=== Begin Enclosure ===
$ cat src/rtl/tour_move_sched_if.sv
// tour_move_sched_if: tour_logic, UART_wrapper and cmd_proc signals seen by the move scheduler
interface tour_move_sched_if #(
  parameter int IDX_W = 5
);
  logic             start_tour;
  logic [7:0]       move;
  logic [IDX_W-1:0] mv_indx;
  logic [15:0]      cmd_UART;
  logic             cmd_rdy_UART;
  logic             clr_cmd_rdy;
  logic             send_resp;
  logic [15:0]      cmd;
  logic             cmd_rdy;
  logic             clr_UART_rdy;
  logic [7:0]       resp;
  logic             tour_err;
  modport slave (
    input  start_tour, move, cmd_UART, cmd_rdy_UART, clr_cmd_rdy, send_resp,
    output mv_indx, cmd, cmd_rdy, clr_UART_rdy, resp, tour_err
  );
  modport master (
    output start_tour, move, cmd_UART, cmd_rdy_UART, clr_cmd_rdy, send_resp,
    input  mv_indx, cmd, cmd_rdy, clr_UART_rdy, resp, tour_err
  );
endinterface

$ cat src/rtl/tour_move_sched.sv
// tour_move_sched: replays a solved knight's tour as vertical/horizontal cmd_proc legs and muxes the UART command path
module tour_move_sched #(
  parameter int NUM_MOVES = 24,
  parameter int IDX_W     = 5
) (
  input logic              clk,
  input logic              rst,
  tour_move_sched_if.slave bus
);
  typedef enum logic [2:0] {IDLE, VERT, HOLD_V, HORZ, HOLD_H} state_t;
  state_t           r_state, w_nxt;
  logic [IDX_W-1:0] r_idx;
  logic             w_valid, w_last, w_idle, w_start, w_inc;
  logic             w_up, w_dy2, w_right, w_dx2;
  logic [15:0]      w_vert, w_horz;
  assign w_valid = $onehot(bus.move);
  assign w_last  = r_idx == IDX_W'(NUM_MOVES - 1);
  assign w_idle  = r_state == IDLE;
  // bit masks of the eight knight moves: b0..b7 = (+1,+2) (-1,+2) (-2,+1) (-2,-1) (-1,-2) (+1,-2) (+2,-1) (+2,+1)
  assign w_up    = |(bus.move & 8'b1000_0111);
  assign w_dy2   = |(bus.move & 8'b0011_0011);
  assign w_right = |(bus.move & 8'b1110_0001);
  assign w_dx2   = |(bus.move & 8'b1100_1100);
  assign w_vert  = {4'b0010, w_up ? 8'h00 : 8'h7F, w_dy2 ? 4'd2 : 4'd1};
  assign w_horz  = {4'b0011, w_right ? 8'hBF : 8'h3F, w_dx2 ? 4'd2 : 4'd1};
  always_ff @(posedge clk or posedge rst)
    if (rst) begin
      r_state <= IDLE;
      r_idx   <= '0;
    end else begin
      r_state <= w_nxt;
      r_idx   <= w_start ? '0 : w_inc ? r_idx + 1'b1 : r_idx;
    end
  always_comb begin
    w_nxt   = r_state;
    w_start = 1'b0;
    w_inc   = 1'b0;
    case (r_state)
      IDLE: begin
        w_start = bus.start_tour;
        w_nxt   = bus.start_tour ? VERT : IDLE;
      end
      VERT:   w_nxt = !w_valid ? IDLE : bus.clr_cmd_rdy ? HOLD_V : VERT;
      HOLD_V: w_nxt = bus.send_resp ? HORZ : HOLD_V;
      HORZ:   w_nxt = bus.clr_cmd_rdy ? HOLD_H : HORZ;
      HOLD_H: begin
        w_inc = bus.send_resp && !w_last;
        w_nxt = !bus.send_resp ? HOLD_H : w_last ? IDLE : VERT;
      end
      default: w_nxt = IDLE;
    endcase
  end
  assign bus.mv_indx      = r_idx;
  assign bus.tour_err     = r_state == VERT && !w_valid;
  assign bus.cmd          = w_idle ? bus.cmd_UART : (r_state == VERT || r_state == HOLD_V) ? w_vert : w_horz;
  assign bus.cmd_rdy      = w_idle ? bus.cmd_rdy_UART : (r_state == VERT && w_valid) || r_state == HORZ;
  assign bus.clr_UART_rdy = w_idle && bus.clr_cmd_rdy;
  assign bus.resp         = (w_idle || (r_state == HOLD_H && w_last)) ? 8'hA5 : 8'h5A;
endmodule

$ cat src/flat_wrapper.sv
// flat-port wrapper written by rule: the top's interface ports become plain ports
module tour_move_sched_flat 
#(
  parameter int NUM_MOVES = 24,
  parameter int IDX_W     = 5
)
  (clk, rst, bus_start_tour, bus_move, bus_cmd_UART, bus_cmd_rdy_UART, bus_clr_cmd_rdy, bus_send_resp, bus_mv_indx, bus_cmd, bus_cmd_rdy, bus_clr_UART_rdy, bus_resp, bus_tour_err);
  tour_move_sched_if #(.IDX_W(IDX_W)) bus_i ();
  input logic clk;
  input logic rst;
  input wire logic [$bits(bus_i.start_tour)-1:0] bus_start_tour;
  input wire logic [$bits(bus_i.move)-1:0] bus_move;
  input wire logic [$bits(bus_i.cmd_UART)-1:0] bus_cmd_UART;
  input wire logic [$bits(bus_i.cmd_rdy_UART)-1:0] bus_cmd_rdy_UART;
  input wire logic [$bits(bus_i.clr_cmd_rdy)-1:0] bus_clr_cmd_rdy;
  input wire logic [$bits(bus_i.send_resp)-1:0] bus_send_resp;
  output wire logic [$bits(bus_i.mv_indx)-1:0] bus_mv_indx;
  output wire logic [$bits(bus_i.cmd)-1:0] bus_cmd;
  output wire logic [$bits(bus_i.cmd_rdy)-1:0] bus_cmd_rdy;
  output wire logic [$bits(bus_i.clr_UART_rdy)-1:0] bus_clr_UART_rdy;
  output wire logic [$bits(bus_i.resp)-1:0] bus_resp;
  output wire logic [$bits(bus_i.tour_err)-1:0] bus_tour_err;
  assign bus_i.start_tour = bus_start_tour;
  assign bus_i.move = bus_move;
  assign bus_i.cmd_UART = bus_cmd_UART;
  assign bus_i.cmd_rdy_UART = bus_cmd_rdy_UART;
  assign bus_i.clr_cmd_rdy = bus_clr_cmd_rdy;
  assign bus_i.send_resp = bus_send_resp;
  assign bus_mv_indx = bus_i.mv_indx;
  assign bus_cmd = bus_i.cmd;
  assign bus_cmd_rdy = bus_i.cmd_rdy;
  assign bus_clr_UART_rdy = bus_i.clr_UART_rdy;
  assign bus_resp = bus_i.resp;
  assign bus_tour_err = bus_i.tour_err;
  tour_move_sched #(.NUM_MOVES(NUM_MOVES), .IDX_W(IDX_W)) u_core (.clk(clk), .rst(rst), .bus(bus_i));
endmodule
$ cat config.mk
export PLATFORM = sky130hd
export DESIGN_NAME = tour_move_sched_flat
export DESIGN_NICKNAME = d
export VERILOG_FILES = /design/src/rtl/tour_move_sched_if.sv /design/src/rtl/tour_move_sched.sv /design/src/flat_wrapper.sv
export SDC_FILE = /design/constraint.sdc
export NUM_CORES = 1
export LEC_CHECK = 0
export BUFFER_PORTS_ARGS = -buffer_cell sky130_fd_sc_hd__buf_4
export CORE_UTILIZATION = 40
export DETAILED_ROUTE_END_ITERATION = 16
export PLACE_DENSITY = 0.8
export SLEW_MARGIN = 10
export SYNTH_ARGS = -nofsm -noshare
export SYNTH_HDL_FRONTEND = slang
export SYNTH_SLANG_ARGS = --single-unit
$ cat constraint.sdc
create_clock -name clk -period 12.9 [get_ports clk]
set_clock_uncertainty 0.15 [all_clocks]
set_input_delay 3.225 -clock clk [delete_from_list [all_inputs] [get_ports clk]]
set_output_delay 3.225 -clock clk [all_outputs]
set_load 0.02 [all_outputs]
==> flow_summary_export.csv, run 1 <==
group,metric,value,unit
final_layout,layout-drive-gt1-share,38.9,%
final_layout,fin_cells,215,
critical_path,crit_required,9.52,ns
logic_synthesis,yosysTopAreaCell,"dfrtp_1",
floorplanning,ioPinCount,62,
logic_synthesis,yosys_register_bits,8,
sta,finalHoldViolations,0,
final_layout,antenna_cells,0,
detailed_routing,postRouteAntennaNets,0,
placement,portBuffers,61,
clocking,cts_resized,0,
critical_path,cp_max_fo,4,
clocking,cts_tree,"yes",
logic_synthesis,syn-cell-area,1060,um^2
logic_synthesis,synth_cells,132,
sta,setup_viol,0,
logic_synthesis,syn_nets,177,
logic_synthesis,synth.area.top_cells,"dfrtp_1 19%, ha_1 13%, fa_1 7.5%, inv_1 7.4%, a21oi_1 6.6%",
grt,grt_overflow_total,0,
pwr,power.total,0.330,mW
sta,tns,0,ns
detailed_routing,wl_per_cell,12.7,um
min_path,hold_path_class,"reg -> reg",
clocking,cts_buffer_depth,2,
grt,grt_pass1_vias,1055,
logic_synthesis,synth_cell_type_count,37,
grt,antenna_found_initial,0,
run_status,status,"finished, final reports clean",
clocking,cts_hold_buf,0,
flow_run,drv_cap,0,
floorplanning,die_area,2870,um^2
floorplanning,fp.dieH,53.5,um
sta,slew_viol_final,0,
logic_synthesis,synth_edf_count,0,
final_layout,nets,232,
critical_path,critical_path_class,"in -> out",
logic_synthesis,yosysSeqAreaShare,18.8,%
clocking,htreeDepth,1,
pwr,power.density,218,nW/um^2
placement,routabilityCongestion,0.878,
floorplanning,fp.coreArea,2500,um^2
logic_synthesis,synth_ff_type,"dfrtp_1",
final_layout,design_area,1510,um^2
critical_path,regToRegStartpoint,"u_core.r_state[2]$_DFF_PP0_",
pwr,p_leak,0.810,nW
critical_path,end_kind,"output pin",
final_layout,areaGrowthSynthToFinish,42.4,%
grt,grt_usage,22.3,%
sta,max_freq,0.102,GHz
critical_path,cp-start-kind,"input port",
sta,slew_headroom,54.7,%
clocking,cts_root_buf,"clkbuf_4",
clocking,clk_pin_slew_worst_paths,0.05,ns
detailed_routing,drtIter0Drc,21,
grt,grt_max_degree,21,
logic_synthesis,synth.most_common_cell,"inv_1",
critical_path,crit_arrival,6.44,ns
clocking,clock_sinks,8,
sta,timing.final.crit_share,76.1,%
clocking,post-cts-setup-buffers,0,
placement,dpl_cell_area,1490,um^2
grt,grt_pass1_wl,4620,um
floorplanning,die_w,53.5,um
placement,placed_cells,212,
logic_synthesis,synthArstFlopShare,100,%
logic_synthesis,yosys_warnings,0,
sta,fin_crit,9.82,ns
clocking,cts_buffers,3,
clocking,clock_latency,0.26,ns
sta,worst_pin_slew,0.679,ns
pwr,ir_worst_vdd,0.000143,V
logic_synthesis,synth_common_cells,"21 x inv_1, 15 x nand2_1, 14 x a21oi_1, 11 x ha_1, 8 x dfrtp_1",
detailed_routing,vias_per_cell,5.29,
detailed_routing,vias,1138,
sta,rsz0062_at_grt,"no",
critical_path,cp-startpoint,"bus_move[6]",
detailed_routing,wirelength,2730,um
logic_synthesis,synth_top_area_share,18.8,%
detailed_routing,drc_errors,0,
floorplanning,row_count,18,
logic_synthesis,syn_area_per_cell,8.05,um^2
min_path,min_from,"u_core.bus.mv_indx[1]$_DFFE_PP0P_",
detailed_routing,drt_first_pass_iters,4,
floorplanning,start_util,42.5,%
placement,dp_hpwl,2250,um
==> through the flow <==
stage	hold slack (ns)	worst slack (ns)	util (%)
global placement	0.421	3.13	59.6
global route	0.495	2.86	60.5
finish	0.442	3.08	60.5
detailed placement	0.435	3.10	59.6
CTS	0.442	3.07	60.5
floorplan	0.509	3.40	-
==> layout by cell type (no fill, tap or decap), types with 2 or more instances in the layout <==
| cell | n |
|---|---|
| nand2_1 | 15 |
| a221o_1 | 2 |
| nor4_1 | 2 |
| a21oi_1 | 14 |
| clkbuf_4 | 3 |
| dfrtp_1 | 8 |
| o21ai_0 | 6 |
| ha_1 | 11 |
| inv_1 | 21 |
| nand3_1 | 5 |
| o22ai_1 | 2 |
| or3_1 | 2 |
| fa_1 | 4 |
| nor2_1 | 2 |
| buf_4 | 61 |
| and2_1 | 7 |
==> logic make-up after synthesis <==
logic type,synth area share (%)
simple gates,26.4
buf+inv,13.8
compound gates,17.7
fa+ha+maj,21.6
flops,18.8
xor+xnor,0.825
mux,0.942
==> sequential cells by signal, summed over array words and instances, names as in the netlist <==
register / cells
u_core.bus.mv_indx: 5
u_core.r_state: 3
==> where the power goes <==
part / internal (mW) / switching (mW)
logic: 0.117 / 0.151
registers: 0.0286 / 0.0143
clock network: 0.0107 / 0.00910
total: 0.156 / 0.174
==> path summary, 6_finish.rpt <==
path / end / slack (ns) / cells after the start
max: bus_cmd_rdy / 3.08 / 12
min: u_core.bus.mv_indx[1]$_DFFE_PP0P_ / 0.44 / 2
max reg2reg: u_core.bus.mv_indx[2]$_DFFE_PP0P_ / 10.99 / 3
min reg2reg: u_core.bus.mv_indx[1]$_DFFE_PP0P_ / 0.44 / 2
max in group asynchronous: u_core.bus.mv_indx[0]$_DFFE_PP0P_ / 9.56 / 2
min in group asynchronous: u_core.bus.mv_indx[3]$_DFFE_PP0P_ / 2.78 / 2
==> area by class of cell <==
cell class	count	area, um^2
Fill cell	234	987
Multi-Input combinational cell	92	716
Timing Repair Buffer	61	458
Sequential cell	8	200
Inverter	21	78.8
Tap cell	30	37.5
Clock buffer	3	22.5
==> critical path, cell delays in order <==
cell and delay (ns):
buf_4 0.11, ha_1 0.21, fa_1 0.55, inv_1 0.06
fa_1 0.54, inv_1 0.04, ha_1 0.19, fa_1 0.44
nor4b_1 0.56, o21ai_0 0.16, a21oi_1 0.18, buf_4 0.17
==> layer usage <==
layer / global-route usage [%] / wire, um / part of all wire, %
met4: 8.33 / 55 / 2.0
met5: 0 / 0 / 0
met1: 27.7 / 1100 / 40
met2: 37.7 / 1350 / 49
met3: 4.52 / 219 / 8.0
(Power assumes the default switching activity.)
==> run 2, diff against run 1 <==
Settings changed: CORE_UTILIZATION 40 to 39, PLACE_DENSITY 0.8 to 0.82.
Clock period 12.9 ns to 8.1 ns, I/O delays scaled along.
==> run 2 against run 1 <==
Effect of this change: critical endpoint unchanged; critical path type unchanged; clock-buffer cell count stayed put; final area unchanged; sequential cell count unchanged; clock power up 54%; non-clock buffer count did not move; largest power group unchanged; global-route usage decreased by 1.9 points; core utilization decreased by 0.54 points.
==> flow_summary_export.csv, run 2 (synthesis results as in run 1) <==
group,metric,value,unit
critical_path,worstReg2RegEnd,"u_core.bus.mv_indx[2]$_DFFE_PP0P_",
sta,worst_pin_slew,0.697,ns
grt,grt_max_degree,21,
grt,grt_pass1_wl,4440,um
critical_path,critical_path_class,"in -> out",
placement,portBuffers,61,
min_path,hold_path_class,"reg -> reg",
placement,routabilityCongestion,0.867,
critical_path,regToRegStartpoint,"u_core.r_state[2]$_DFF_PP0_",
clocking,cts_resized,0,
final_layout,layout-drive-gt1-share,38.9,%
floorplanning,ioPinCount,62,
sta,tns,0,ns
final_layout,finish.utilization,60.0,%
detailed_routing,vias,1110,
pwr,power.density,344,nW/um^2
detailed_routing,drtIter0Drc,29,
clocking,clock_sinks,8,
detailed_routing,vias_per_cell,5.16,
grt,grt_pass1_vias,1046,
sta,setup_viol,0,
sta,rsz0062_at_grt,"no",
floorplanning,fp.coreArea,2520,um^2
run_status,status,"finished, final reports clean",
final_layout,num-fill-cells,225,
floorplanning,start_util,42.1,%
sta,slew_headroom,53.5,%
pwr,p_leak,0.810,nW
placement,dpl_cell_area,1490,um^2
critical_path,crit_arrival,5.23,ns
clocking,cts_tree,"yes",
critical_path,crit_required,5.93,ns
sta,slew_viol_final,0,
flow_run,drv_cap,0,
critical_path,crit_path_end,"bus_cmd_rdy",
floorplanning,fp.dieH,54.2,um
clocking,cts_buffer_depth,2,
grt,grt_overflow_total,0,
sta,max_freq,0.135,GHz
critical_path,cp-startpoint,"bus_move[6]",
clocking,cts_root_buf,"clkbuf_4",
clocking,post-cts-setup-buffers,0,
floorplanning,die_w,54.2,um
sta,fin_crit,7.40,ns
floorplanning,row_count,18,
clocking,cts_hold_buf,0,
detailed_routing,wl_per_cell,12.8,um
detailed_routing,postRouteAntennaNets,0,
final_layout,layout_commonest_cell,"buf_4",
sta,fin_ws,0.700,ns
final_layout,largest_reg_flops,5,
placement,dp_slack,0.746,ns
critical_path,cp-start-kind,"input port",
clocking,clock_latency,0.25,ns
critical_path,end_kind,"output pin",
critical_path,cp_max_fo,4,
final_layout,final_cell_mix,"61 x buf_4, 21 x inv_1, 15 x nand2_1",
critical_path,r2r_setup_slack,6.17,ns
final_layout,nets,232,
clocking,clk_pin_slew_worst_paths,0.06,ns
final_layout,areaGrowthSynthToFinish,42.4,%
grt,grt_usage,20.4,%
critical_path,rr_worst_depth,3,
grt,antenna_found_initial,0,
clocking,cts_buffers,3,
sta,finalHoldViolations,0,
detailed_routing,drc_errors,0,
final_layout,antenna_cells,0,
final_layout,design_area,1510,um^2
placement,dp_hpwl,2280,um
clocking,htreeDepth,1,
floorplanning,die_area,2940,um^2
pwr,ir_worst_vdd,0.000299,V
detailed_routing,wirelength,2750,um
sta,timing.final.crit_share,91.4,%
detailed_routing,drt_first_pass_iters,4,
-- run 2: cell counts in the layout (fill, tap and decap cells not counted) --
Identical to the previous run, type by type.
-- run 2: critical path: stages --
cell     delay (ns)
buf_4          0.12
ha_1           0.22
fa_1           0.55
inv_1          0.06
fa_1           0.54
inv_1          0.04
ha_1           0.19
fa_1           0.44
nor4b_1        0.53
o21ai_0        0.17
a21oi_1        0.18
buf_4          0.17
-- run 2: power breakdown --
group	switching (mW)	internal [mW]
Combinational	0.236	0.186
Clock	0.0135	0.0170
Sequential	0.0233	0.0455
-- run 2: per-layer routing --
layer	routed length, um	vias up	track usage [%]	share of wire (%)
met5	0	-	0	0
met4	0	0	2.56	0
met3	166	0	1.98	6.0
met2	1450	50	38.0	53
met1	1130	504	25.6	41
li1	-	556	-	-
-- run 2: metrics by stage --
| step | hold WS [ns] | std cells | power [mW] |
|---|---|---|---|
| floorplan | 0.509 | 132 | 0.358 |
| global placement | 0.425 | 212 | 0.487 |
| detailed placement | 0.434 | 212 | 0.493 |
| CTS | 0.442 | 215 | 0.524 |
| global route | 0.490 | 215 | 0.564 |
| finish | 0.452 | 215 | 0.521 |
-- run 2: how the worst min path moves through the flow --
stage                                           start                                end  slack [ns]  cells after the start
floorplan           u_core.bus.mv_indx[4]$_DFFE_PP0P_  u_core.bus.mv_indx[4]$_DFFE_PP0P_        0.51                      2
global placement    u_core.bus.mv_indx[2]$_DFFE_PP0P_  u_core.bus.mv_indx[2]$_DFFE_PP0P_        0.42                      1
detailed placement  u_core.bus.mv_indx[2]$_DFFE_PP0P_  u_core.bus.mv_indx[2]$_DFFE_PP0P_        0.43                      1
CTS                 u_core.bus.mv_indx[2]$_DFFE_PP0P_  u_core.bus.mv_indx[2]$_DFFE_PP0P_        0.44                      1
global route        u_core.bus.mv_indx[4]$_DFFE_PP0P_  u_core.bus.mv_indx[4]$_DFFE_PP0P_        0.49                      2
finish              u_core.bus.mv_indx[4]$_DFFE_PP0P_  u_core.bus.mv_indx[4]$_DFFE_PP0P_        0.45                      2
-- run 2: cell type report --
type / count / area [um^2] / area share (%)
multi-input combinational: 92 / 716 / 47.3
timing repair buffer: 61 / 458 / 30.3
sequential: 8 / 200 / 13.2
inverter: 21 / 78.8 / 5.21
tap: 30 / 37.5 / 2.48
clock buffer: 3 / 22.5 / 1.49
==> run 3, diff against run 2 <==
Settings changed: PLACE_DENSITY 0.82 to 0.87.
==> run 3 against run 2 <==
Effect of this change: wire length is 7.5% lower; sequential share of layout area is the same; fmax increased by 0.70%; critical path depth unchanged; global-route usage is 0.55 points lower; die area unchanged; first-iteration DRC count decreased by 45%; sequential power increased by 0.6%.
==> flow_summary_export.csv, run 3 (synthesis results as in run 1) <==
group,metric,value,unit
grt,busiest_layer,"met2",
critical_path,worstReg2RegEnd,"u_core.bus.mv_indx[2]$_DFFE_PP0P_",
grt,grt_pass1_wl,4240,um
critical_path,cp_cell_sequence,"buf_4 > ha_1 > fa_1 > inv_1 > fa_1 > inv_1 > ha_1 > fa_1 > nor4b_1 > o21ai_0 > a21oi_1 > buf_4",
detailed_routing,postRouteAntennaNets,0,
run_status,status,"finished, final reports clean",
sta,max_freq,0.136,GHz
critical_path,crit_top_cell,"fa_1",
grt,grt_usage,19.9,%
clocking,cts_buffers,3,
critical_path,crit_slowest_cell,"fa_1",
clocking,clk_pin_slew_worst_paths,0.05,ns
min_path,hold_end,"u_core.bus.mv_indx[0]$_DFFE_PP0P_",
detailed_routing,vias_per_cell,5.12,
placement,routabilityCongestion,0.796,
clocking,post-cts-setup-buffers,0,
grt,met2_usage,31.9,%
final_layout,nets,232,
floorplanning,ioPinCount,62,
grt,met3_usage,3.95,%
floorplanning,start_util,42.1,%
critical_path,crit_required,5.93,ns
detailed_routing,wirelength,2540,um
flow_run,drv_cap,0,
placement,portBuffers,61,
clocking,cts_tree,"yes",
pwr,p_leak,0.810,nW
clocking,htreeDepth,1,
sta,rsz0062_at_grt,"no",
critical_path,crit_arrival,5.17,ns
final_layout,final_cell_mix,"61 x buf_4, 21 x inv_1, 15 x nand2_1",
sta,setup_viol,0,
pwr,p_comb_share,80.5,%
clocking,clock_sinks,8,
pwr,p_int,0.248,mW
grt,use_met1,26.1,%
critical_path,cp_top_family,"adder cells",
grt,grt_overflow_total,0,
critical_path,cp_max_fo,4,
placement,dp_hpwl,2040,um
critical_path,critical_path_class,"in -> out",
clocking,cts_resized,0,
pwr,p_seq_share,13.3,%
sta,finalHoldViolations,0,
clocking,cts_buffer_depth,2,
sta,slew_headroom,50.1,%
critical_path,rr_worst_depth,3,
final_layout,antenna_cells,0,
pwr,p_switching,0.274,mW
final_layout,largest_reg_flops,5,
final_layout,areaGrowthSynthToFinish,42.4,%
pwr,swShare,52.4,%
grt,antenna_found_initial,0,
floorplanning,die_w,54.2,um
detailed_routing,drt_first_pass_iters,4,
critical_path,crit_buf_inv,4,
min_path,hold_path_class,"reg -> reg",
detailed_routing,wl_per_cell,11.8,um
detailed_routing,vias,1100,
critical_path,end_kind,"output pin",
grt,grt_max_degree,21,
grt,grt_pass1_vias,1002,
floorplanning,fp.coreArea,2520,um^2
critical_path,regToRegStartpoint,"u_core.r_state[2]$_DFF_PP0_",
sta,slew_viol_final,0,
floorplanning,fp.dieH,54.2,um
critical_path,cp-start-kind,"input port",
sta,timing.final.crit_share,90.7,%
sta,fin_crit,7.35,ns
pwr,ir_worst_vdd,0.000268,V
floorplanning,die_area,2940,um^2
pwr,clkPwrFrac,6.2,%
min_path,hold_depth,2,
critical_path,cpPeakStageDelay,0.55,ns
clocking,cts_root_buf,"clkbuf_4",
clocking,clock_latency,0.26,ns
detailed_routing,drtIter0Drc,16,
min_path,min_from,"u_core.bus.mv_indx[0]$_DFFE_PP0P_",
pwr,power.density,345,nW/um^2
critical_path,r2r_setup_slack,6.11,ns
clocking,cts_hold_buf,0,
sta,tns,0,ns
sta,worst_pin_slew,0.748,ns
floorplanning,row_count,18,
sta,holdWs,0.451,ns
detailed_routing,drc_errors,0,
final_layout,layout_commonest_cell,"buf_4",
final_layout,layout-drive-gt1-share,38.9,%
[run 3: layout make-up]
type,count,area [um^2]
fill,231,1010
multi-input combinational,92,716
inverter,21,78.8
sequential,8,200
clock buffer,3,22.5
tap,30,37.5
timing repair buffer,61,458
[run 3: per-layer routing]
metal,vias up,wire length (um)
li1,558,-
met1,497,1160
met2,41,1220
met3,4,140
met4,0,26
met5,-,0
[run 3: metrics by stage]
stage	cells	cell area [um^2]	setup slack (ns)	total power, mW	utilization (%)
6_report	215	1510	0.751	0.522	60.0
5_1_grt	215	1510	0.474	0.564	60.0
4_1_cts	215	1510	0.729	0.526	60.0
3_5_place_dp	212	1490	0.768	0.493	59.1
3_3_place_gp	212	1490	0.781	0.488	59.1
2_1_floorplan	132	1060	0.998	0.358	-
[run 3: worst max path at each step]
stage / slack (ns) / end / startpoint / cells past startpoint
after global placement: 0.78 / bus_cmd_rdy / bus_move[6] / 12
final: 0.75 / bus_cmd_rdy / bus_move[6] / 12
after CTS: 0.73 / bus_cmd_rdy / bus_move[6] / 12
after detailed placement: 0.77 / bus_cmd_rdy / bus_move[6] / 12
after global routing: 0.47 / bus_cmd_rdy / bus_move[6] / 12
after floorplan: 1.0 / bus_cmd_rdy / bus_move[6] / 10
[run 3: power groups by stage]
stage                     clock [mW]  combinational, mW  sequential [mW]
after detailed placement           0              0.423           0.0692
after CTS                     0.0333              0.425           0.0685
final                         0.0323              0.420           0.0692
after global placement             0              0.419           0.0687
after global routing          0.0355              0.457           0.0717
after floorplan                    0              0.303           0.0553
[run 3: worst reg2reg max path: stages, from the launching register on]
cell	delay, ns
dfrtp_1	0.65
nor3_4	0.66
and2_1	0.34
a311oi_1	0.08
=== End Enclosure ===
• _WHAT YOU SHOULD DO_
Copy each line from the entries above that has the word "points" in it.

• _ANSWER SECTION_
Effect of this change: critical endpoint unchanged; critical path type unchanged; clock-buffer cell count stayed put; final area unchanged; sequential cell count unchanged; clock power up 54%; non-clock buffer count did not move; largest power group unchanged; global-route usage decreased by 1.9 points; core utilization decreased by 0.54 points.
Effect of this change: wire length is 7.5% lower; sequential share of layout area is the same; fmax increased by 0.70%; critical path depth unchanged; global-route usage is 0.55 points lower; die area unchanged; first-iteration DRC count decreased by 45%; sequential power increased by 0.6%.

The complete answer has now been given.